Background: an optimization exercise with open tools, aiming at small area and a short achievable clock period. Do not read the settings as production practice. No run shown here included a check of the RTL's function; only the layout flow was run.

## flow/design.v (module list and top-level ports; edited modules follow where they fit)
// module hb_filter: 1737 lines
module hb_filter(input logic clk,
                 input logic reset_n,
                 input logic signed [15:0] x_in,
                 output logic signed [15:0] y_out);
  // ...
==> flow/flow/run.sh <==
#!/bin/bash
# Standard layout; synthesis skips Yosys's early "abc -fast" so that the full-adder
# trees written in the RTL reach extract_fa unchanged; repair aims at a large setup margin.
set -euo pipefail
bash standard.sh SYNTH_ARGS=-noabc SETUP_SLACK_MARGIN=11.7 CTS_CLUSTER_SIZE=20 CTS_CLUSTER_DIAMETER=80 finish > standard.log 2>&1
==> flow/standard.sh <==
#!/bin/bash
# synth_recipe.tcl (not shown) runs the flow's synth.tcl, then flattens the netlist and writes it again
# the make line also repeats each setting of config.mk as NAME=value (left out here)
make -C /OpenROAD-flow-scripts/flow DESIGN_CONFIG=/design/flow/config.mk WORK_HOME=/design/flow/orfs CLKGATE_MAP_FILE= SYNTH_SCRIPT=/design/flow/synth_recipe.tcl "${@:-finish}"
==> flow/config.mk <==
export PLATFORM = sky130hd
export DESIGN_NAME = hb_filter
export DESIGN_NICKNAME = hb_filter
export VERILOG_FILES = /design/flow/design.v
export SDC_FILE = /design/flow/constraint.sdc
export NUM_CORES = 4
export LEC_CHECK = 0
export CAP_MARGIN = 20
export CORE_MARGIN = 2
export CORE_UTILIZATION = 40
export SLEW_MARGIN = 20
==> flow/constraint.sdc <==
create_clock -name core_clock -period 16.0 [get_ports {clk}]
set_input_delay 3.2000 -clock core_clock [delete_from_list [all_inputs] [get_ports {clk}]]
set_output_delay 3.2000 -clock core_clock [all_outputs]
set_load 0.01 [all_outputs]
==> results.yml, run 1 <==
placed_design:
  post_detailed_placement_cell_area_mm2: 0.0333
  hpwlAfterDp_um: 63600
  place_inst: 3286
  dpl_worst_slack_ps: 10320
drt:
  met1_wirelength_um: 36800
  post-route-drc-count: 0
  routed-via-count: 16800
worst_setup_path:
  setup.worst_path.end_class: "flop"
  ff2ff_path_depth: 19
  setup.worst_path.start: "taps[8][0]$_DFF_PN0_"
  criticalPathCategory: "flop to flop"
  worstPathBufferInverterCount: 1
floorplan:
  ios: 34
cts:
  tritoncts_clock_tree: "built"
  htree_depth: 2
  cts-buffers-inserted: 40
layout:
  clock_area_frac: 0.0358
  n_antenna_cell: 2
  flow.area_growth_from_synthesis_pct: 12.3
  reg.largest.list: "taps: 400 flops, w4: 20 flops, w35: 19 flops"
  final_common_cell: "fa_1"
  largest_register_ff_count: 400
  final.fill_count: 6950
  multi_input_gates: 1272
timing:
  fin_skew_ps: 27.7
  worstMarginPinSlew_ps: 660
  setup_slack_ps: 11710
  setup-violations-final: 0
  rsz0062_at_grt: "yes"
min_path:
  hold_path_depth: 0
  min-delay-start: "taps[5][6]$_DFF_PN0_"
logic_synthesis:
  synth-seq-area-share: 0.456
  synth.area.mux_share: 0.00234
  synth.lib_cells_used.distinct: 74
  synth_flop_cell: "dfrtp_1"
  ys_ff_latch: 602
global_routing:
  grt_pass1_wl_um: 122000
  first_global_vias: 19000
status:
  status: "complete, no violations"
==> run 2, diff against run 1 <==
==> flow/flow/run.sh (replaced) <==
#!/bin/bash
# Standard layout; synthesis skips Yosys's early "abc -fast" so that the full-adder
# trees written in the RTL reach extract_fa unchanged; repair aims at a large setup margin.
set -euo pipefail
bash standard.sh SYNTH_ARGS=-noabc SETUP_SLACK_MARGIN=11.85 CTS_CLUSTER_SIZE=20 CTS_CLUSTER_DIAMETER=80 finish > standard.log 2>&1
==> results.yml, run 2 <==
placed_design:
  place_inst: 3286
  portBuffers: 33
  hpwlAfterDp_um: 63100
  dpl_worst_slack_ps: 10080
  gpl.final_weighted_congestion: 0.933
worst_setup_path:
  crit_path_start_kind: "flop"
  r2r_end: "w35[17]$_DFF_P_"
  crit_required_ps: 16530
  critical_path.reg2reg.startpoint: "taps[14][0]$_DFF_PN0_"
  path_max_fanout: 3
  cp_data_arrival_time_ps: 4840
  criticalPathCategory: "flop to flop"
  setup.worst_path.end_class: "flop"
  ff2ff_setup_slack_ps: 11690
  ff2ff_path_depth: 20
timing:
  timing.setup.tns_ps: 0
  worstMarginPinSlew_ps: 698
  timing.final.hold_violations: 0
  fin_crit_ps: 4310
  timing.final.crit_share: 0.269
  maxSlewViolCount: 0
  fin_skew_ps: 32.5
  max_slew_margin: 0.531
  rsz0062_at_grt: "yes"
  setup_slack_ps: 11690
  setup-violations-final: 0
  achievable_freq_mhz: 232
min_path:
  hold_path_depth: 0
  hold_class: "flop to flop"
  min_delay_worst_endpoint: "taps[20][1]$_DFF_PN0_"
  min-delay-start: "taps[19][1]$_DFF_PN0_"
drt:
  detailedRoute.firstIterationViolations: 1044
  post-route-drc-count: 0
  wl_per_cell_um: 23.1
  antenna_violating_nets_post_route: 0
  route.final.wire_length_um: 79400
  viasPerCell: 4.91
  routed-via-count: 16900
  drt_pass1_iterations: 5
cts:
  cts.path.max_buffers: 3
  cts-buffers-inserted: 38
  clock_sinks: 602
  tritoncts_clock_tree: "built"
  clk_pin_slew_worst_paths_ps: 80
  root_buffer: "clkbuf_16"
  cts-hold-fix-buffers: 0
  worst_skew_pair_later_pin_latency_ps: 610
  htree_depth: 2
layout:
  reg.largest.list: "taps: 400 flops, w4: 20 flops, w35: 19 flops"
  largest_register_ff_count: 400
  instances_no_fill: 3438
  final_common_cell: "fa_1"
  layout.nets: 3044
  most-common-layout-cells: "fa_1, dfrtp_1, inv_1, ha_1, buf_4"
  flow.area_growth_from_synthesis_pct: 14.5
  top_register: "taps"
  drive_gt1_frac: 0.176
global_routing:
  grt_start_max_net_pins: 181
  first_global_vias: 18800
  grt_pass1_wl_um: 120000
  globalRouteTotalUtil: 0.201
  globalRouteOverflowTotal: 0
  initial_antenna_violation_count: 2
logic_synthesis:
  synth-edff-count: 0
  synth-seq-area-share: 0.456
  synth.lib_cells_used.distinct: 74
  postSynth.asyncResetShare: 0.767
  synth.top_cells.by_area: "dfrtp_1, fa_1, dfxtp_1"
  ys_ff_latch: 602
  synth.net_count: 2890
  synth_flop_cell: "dfrtp_1"
  netlist_instances: 2203
  syn_area_mm2: 0.0316
  syn_area_per_cell_um2: 14.3
  yosysMostFrequentCell: "fa_1"
  synth_top_cells_by_count: "fa_1, dfrtp_1, inv_1"
  synth_warnings: 2
  synthDominantCellAreaShare: 0.344
  synth_top_cell_by_area: "dfrtp_1"
floorplan:
  die_area_mm2: 0.0812
  core_mm2: 0.0786
  ios: 34
  floorplan.initialDensity: 0.402
  die_w_um: 285
  die_height_um: 285
  rows: 103
status:
  status: "complete, no violations"
flow_run:
  max_cap_viols: 0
------------------------------------------------------------
EXERCISE>
Extract the entries above verbatim.

TASK RESPONSE>
Background: an optimization exercise with open tools, aiming at small area and a short achievable clock period. Do not read the settings as production practice. No run shown here included a check of the RTL's function; only the layout flow was run.

## flow/design.v (module list and top-level ports; edited modules follow where they fit)
// module hb_filter: 1737 lines
module hb_filter(input logic clk,
                 input logic reset_n,
                 input logic signed [15:0] x_in,
                 output logic signed [15:0] y_out);
  // ...
==> flow/flow/run.sh <==
#!/bin/bash
# Standard layout; synthesis skips Yosys's early "abc -fast" so that the full-adder
# trees written in the RTL reach extract_fa unchanged; repair aims at a large setup margin.
set -euo pipefail
bash standard.sh SYNTH_ARGS=-noabc SETUP_SLACK_MARGIN=11.7 CTS_CLUSTER_SIZE=20 CTS_CLUSTER_DIAMETER=80 finish > standard.log 2>&1
==> flow/standard.sh <==
#!/bin/bash
# synth_recipe.tcl (not shown) runs the flow's synth.tcl, then flattens the netlist and writes it again
# the make line also repeats each setting of config.mk as NAME=value (left out here)
make -C /OpenROAD-flow-scripts/flow DESIGN_CONFIG=/design/flow/config.mk WORK_HOME=/design/flow/orfs CLKGATE_MAP_FILE= SYNTH_SCRIPT=/design/flow/synth_recipe.tcl "${@:-finish}"
==> flow/config.mk <==
export PLATFORM = sky130hd
export DESIGN_NAME = hb_filter
export DESIGN_NICKNAME = hb_filter
export VERILOG_FILES = /design/flow/design.v
export SDC_FILE = /design/flow/constraint.sdc
export NUM_CORES = 4
export LEC_CHECK = 0
export CAP_MARGIN = 20
export CORE_MARGIN = 2
export CORE_UTILIZATION = 40
export SLEW_MARGIN = 20
==> flow/constraint.sdc <==
create_clock -name core_clock -period 16.0 [get_ports {clk}]
set_input_delay 3.2000 -clock core_clock [delete_from_list [all_inputs] [get_ports {clk}]]
set_output_delay 3.2000 -clock core_clock [all_outputs]
set_load 0.01 [all_outputs]
==> results.yml, run 1 <==
placed_design:
  post_detailed_placement_cell_area_mm2: 0.0333
  hpwlAfterDp_um: 63600
  place_inst: 3286
  dpl_worst_slack_ps: 10320
drt:
  met1_wirelength_um: 36800
  post-route-drc-count: 0
  routed-via-count: 16800
worst_setup_path:
  setup.worst_path.end_class: "flop"
  ff2ff_path_depth: 19
  setup.worst_path.start: "taps[8][0]$_DFF_PN0_"
  criticalPathCategory: "flop to flop"
  worstPathBufferInverterCount: 1
floorplan:
  ios: 34
cts:
  tritoncts_clock_tree: "built"
  htree_depth: 2
  cts-buffers-inserted: 40
layout:
  clock_area_frac: 0.0358
  n_antenna_cell: 2
  flow.area_growth_from_synthesis_pct: 12.3
  reg.largest.list: "taps: 400 flops, w4: 20 flops, w35: 19 flops"
  final_common_cell: "fa_1"
  largest_register_ff_count: 400
  final.fill_count: 6950
  multi_input_gates: 1272
timing:
  fin_skew_ps: 27.7
  worstMarginPinSlew_ps: 660
  setup_slack_ps: 11710
  setup-violations-final: 0
  rsz0062_at_grt: "yes"
min_path:
  hold_path_depth: 0
  min-delay-start: "taps[5][6]$_DFF_PN0_"
logic_synthesis:
  synth-seq-area-share: 0.456
  synth.area.mux_share: 0.00234
  synth.lib_cells_used.distinct: 74
  synth_flop_cell: "dfrtp_1"
  ys_ff_latch: 602
global_routing:
  grt_pass1_wl_um: 122000
  first_global_vias: 19000
status:
  status: "complete, no violations"
==> run 2, diff against run 1 <==
==> flow/flow/run.sh (replaced) <==
#!/bin/bash
# Standard layout; synthesis skips Yosys's early "abc -fast" so that the full-adder
# trees written in the RTL reach extract_fa unchanged; repair aims at a large setup margin.
set -euo pipefail
bash standard.sh SYNTH_ARGS=-noabc SETUP_SLACK_MARGIN=11.85 CTS_CLUSTER_SIZE=20 CTS_CLUSTER_DIAMETER=80 finish > standard.log 2>&1
==> results.yml, run 2 <==
placed_design:
  place_inst: 3286
  portBuffers: 33
  hpwlAfterDp_um: 63100
  dpl_worst_slack_ps: 10080
  gpl.final_weighted_congestion: 0.933
worst_setup_path:
  crit_path_start_kind: "flop"
  r2r_end: "w35[17]$_DFF_P_"
  crit_required_ps: 16530
  critical_path.reg2reg.startpoint: "taps[14][0]$_DFF_PN0_"
  path_max_fanout: 3
  cp_data_arrival_time_ps: 4840
  criticalPathCategory: "flop to flop"
  setup.worst_path.end_class: "flop"
  ff2ff_setup_slack_ps: 11690
  ff2ff_path_depth: 20
timing:
  timing.setup.tns_ps: 0
  worstMarginPinSlew_ps: 698
  timing.final.hold_violations: 0
  fin_crit_ps: 4310
  timing.final.crit_share: 0.269
  maxSlewViolCount: 0
  fin_skew_ps: 32.5
  max_slew_margin: 0.531
  rsz0062_at_grt: "yes"
  setup_slack_ps: 11690
  setup-violations-final: 0
  achievable_freq_mhz: 232
min_path:
  hold_path_depth: 0
  hold_class: "flop to flop"
  min_delay_worst_endpoint: "taps[20][1]$_DFF_PN0_"
  min-delay-start: "taps[19][1]$_DFF_PN0_"
drt:
  detailedRoute.firstIterationViolations: 1044
  post-route-drc-count: 0
  wl_per_cell_um: 23.1
  antenna_violating_nets_post_route: 0
  route.final.wire_length_um: 79400
  viasPerCell: 4.91
  routed-via-count: 16900
  drt_pass1_iterations: 5
cts:
  cts.path.max_buffers: 3
  cts-buffers-inserted: 38
  clock_sinks: 602
  tritoncts_clock_tree: "built"
  clk_pin_slew_worst_paths_ps: 80
  root_buffer: "clkbuf_16"
  cts-hold-fix-buffers: 0
  worst_skew_pair_later_pin_latency_ps: 610
  htree_depth: 2
layout:
  reg.largest.list: "taps: 400 flops, w4: 20 flops, w35: 19 flops"
  largest_register_ff_count: 400
  instances_no_fill: 3438
  final_common_cell: "fa_1"
  layout.nets: 3044
  most-common-layout-cells: "fa_1, dfrtp_1, inv_1, ha_1, buf_4"
  flow.area_growth_from_synthesis_pct: 14.5
  top_register: "taps"
  drive_gt1_frac: 0.176
global_routing:
  grt_start_max_net_pins: 181
  first_global_vias: 18800
  grt_pass1_wl_um: 120000
  globalRouteTotalUtil: 0.201
  globalRouteOverflowTotal: 0
  initial_antenna_violation_count: 2
logic_synthesis:
  synth-edff-count: 0
  synth-seq-area-share: 0.456
  synth.lib_cells_used.distinct: 74
  postSynth.asyncResetShare: 0.767
  synth.top_cells.by_area: "dfrtp_1, fa_1, dfxtp_1"
  ys_ff_latch: 602
  synth.net_count: 2890
  synth_flop_cell: "dfrtp_1"
  netlist_instances: 2203
  syn_area_mm2: 0.0316
  syn_area_per_cell_um2: 14.3
  yosysMostFrequentCell: "fa_1"
  synth_top_cells_by_count: "fa_1, dfrtp_1, inv_1"
  synth_warnings: 2
  synthDominantCellAreaShare: 0.344
  synth_top_cell_by_area: "dfrtp_1"
floorplan:
  die_area_mm2: 0.0812
  core_mm2: 0.0786
  ios: 34
  floorplan.initialDensity: 0.402
  die_w_um: 285
  die_height_um: 285
  rows: 103
status:
  status: "complete, no violations"
flow_run:
  max_cap_viols: 0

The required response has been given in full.